Those who remember the Bush years–when dutiful Catholic servants of the Administration labored for *years* to offer ever more tortured defenses of torture–will recall that one of the favorite rationalizations was “Hey! We waterboard our own troops! So that makes it OK.”
Ahem: According to the invaluable Zippy Catholic: “our own government’s memoranda on the subject concludes (page 43, footnote 51) that ‘the SERE waterboard experience is so different from the subsequent Agency usage as to make it almost irrelevant.’”
In other words, as was said here all along, the equation of SERE training with the torture of prisoners is invalid because what happens in SERE training is fundamentally different than what happens to a helpless prisoner. The core element–psychological terror and fear of death–is not there because the troops undergoing the exercise not only know their trainers are not going to kill them, but they are even socially reinforced by their peers with the sense that they are enduring hardship manfully. The point of the training, in other words, is to build them up and it actually makes them feel like stronger men ready to heroically endure suffering. The point of the torture, inflicted on helpless prisoners who do not know their captors, is to dehumanize and destroy the prisoner with terror–to tear them apart, not build them up.
The irony, of course, is that in the years long campaign to try to square the use of torture with the obvious teaching of the Church, apologists for torture often wound up contradicting themselves and each other. On the one hand, we were to believe waterboarding (which was, remember but *one* form of torture–we murdered prisoners with other forms) was “just a splash of water” and not torture at all since we did it to our troops. On the other hand, we were to believe it was so terrifyingly effective that it unhinged the reason of victims to the degree that they no longer felt themselves morally responsible for confessing under torture and were thus grateful to their torturers for relieving them of a sense of guilt. No, really:
That Marc Thiessen–a Catholic–could offer this absolutely disgusting rationale for torture as a sort of blasphemous parody of baptism (drowning somebody in order to relieve them of a sense of sin) is one of the most memorable moment in this long and obscene campaign by “faithful conservative Catholics” to rationalize this grave and intrinsic evil.

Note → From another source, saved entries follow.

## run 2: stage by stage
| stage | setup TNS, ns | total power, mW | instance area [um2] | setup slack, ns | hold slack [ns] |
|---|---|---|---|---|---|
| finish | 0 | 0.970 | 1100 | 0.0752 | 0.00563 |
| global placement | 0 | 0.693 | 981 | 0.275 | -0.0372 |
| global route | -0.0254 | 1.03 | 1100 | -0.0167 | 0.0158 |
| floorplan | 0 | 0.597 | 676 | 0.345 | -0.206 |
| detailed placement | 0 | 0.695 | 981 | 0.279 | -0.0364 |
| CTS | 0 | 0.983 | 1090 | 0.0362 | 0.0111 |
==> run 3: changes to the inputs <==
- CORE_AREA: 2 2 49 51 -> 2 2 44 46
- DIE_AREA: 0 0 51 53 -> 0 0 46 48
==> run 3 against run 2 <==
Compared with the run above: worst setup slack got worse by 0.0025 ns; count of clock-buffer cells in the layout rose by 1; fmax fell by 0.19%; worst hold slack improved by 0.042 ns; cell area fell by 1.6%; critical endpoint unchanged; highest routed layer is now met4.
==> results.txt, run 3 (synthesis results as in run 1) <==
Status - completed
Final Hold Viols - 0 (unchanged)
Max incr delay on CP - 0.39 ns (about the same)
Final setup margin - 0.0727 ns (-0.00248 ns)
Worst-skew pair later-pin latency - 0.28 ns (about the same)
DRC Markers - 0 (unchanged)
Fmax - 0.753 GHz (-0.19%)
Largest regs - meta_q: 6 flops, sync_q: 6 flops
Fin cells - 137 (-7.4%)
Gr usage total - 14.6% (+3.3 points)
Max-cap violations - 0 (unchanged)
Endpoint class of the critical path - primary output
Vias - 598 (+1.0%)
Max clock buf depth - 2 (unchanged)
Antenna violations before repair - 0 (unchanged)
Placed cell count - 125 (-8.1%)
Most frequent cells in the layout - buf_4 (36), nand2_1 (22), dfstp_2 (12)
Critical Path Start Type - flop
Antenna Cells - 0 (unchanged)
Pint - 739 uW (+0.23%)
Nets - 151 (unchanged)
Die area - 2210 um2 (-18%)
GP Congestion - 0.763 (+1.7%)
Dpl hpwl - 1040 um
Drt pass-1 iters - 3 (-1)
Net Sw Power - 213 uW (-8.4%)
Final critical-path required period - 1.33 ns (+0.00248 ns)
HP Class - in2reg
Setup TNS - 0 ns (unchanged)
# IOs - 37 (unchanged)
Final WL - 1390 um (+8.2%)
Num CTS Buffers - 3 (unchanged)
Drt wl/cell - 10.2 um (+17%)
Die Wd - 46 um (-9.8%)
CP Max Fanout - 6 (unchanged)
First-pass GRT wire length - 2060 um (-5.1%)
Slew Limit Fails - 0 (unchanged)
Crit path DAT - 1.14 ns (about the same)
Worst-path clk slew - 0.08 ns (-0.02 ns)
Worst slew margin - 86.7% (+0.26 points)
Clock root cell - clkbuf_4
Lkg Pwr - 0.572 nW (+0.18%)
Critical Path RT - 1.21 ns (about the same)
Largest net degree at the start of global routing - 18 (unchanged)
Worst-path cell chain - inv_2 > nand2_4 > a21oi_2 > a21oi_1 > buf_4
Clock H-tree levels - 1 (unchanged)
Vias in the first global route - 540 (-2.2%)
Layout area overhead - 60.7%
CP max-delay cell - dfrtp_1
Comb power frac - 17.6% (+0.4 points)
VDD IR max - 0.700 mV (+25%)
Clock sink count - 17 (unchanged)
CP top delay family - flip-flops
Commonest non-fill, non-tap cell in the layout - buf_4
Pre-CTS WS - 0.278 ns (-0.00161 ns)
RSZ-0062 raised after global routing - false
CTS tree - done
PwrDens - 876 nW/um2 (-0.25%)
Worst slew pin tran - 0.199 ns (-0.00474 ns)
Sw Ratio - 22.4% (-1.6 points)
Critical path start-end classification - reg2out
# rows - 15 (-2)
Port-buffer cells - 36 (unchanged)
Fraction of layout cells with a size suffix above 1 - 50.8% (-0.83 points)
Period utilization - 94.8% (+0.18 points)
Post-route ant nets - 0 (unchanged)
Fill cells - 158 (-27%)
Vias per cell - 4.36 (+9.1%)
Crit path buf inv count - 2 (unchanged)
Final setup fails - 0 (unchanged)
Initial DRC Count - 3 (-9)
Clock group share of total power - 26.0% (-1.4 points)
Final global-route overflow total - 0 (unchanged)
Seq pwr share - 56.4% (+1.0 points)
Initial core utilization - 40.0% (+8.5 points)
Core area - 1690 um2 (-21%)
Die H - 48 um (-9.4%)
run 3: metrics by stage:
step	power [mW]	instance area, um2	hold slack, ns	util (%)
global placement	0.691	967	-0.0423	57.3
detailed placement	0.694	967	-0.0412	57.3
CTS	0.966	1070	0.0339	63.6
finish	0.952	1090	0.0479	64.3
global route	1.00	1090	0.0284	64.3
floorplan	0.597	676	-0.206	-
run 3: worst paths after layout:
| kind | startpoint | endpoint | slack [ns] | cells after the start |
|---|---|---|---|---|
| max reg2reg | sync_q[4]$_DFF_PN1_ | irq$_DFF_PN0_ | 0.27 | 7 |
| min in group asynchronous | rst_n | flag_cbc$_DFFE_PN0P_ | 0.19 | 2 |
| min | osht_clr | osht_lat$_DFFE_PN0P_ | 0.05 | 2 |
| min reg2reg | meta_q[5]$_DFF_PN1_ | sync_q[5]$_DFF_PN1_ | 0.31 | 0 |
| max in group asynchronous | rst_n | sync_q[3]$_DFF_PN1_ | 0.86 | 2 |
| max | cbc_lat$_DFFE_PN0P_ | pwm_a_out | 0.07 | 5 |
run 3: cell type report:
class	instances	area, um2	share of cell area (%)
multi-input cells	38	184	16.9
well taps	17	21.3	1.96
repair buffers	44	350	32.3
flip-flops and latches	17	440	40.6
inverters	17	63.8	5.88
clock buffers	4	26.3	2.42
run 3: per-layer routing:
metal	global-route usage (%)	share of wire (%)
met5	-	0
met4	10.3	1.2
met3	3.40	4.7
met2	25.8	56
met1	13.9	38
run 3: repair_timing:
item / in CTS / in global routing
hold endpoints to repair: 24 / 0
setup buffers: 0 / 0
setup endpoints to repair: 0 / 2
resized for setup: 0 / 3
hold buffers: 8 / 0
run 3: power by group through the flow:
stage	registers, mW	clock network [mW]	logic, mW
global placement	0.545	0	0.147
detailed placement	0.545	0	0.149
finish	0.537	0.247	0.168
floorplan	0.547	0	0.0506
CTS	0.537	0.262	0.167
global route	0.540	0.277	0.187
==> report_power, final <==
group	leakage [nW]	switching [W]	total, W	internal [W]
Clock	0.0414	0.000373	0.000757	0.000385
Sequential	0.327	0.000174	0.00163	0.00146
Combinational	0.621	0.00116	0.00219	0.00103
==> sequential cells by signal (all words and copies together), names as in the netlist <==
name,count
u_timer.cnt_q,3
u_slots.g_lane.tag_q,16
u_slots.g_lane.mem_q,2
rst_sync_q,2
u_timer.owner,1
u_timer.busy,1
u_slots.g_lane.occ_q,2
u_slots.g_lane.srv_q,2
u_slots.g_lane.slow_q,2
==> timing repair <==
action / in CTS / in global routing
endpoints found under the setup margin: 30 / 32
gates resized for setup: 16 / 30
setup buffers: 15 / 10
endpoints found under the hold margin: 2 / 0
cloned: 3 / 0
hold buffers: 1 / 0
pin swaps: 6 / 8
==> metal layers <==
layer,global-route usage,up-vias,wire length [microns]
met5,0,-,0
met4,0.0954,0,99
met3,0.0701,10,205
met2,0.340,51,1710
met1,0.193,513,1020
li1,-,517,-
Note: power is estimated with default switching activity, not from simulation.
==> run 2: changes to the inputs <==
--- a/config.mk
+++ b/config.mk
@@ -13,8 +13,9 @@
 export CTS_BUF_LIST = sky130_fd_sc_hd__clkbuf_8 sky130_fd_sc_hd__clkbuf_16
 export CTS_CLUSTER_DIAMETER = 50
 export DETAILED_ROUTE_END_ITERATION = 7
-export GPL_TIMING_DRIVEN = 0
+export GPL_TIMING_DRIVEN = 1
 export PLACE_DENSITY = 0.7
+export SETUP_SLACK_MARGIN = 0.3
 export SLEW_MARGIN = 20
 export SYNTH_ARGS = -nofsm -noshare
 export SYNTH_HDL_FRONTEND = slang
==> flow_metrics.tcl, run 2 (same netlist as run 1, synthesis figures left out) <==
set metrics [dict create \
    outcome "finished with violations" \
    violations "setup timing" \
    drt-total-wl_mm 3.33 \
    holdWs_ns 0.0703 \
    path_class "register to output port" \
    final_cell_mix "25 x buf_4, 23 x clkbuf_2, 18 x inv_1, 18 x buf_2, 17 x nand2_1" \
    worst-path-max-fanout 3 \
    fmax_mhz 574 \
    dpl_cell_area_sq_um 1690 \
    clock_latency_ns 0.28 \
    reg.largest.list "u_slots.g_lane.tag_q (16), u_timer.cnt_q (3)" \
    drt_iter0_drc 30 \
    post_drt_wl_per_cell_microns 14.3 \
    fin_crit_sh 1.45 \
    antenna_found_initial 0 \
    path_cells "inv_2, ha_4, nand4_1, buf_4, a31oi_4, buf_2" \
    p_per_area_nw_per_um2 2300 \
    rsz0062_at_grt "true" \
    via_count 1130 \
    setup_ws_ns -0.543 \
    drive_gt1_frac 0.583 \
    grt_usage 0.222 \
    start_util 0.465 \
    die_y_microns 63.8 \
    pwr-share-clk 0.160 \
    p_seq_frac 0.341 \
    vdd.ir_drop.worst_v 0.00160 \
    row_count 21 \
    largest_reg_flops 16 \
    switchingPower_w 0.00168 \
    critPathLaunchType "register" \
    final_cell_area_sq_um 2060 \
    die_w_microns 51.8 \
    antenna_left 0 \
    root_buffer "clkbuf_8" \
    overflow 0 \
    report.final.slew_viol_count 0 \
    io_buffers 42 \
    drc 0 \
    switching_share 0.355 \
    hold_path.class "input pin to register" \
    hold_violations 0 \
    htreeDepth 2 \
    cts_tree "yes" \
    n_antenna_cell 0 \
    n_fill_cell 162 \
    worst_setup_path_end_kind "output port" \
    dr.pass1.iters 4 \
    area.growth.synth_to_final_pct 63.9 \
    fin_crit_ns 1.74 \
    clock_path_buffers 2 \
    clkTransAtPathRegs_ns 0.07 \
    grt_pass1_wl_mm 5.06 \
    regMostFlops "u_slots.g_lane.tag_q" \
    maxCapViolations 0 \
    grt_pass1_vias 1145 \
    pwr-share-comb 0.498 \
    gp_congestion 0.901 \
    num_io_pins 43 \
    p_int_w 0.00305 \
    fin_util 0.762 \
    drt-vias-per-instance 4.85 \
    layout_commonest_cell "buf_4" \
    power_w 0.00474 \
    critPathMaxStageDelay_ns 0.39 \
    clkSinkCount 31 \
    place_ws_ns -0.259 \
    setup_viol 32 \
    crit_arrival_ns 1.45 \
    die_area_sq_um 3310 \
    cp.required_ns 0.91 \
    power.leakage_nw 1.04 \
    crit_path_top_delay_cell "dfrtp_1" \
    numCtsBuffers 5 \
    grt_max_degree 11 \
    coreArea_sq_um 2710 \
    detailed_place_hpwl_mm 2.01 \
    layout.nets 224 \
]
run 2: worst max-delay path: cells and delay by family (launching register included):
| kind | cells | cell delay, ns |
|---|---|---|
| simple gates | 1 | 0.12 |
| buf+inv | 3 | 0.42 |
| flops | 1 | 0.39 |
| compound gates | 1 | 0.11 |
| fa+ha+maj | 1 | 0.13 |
$ cat src/rtl/brgen_pkg.sv
package brgen_pkg;
  localparam int unsigned INSN_W  = 32;
  localparam int unsigned LI_W    = 24;
  localparam int unsigned BD_W    = 14;

  localparam logic [5:0] OP_UNCOND = 6'd18;
  localparam logic [5:0] OP_COND   = 6'd16;
  localparam logic [5:0] OP_REGIND = 6'd19;
  localparam logic [9:0] XO_LR     = 10'd16;
  localparam logic [9:0] XO_CTR    = 10'd528;

  typedef enum logic [1:0] {
    KIND_NONE = 2'd0,
    KIND_DISP = 2'd1,
    KIND_REG  = 2'd2
  } br_kind_e;
endpackage

$ cat src/rtl/br_decode.sv
module br_decode
  import brgen_pkg::*;
#(
  parameter int unsigned XLEN = 32
) (
  input  logic [INSN_W-1:0] insn_i,
  output br_kind_e          kind_o,
  output logic              needs_cond_o,
  output logic              link_o,
  output logic              abs_o,
  output logic              use_ctr_o,
  output logic [XLEN-1:0]   disp_o
);
  localparam int unsigned LI_EXT = XLEN - LI_W - 2;
  localparam int unsigned BD_EXT = XLEN - BD_W - 2;

  logic [5:0]      opcd;
  logic [LI_W-1:0] li;
  logic [BD_W-1:0] bd;
  logic [4:0]      zero_fld;
  logic [9:0]      xo;

  assign opcd     = insn_i[31:26];
  assign li       = insn_i[25:2];
  assign bd       = insn_i[15:2];
  assign zero_fld = insn_i[15:11];
  assign xo       = insn_i[10:1];

  always_comb begin
    kind_o       = KIND_NONE;
    needs_cond_o = 1'b0;
    link_o       = insn_i[0];
    abs_o        = insn_i[1];
    use_ctr_o    = 1'b0;
    disp_o       = '0;
    unique case (opcd)
      OP_UNCOND: begin
        kind_o = KIND_DISP;
        disp_o = {{LI_EXT{li[LI_W-1]}}, li, 2'b00};
      end
      OP_COND: begin
        kind_o       = KIND_DISP;
        needs_cond_o = 1'b1;
        disp_o       = {{BD_EXT{bd[BD_W-1]}}, bd, 2'b00};
      end
      OP_REGIND: begin
        abs_o = 1'b0;
        if (zero_fld == 5'd0 && (xo == XO_LR || xo == XO_CTR)) begin
          kind_o       = KIND_REG;
          needs_cond_o = 1'b1;
          use_ctr_o    = (xo == XO_CTR);
        end
      end
      default: ;
    endcase
    if (kind_o == KIND_NONE) link_o = 1'b0;
  end
endmodule

$ cat src/rtl/br_target.sv
module br_target
  import brgen_pkg::*;
#(
  parameter int unsigned XLEN = 32
) (
  input  br_kind_e        kind_i,
  input  logic            abs_i,
  input  logic            use_ctr_i,
  input  logic [XLEN-1:0] disp_i,
  input  logic [XLEN-1:0] pc_i,
  input  logic [XLEN-1:0] lr_i,
  input  logic [XLEN-1:0] ctr_i,
  output logic [XLEN-1:0] target_o
);
  localparam logic [XLEN-1:0] ALIGN_MASK = {{(XLEN-2){1'b1}}, 2'b00};

  logic [XLEN-1:0] disp_tgt;
  logic [XLEN-1:0] reg_tgt;

  assign disp_tgt = abs_i ? disp_i : (pc_i + disp_i);
  assign reg_tgt  = use_ctr_i ? ctr_i : lr_i;
  assign target_o = ((kind_i == KIND_REG) ? reg_tgt : disp_tgt) & ALIGN_MASK;
endmodule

Meanwhile, any Catholic who is actually listening to the Church–the Church that teaches that “the prohibition against torture “cannot be contravened under any circumstances” would be swift to both look for and figure out the blazingly obvious distinction between SERE training building people up and torture tearing people down and would be able to do so in about 10 seconds. He would see the blasphemy of trying to argue that torture taketh away sin. However, Catholics who have sold their souls to justify their tribe’s favorite form of grave intrinsic evil can and have taken eight years to make elaborate rationalizations for it. And not just this one, but many others, all lousy. The only reason the argument stopped was because the GOP lost. And when they have had the chance, the GOP has attempted to proudly assert their noble legacy of torture in order to, for instance, try to take credit for finding Osama bin Laden (a lie, as well as a further attempt to justify stupid counter-productive mortal sin).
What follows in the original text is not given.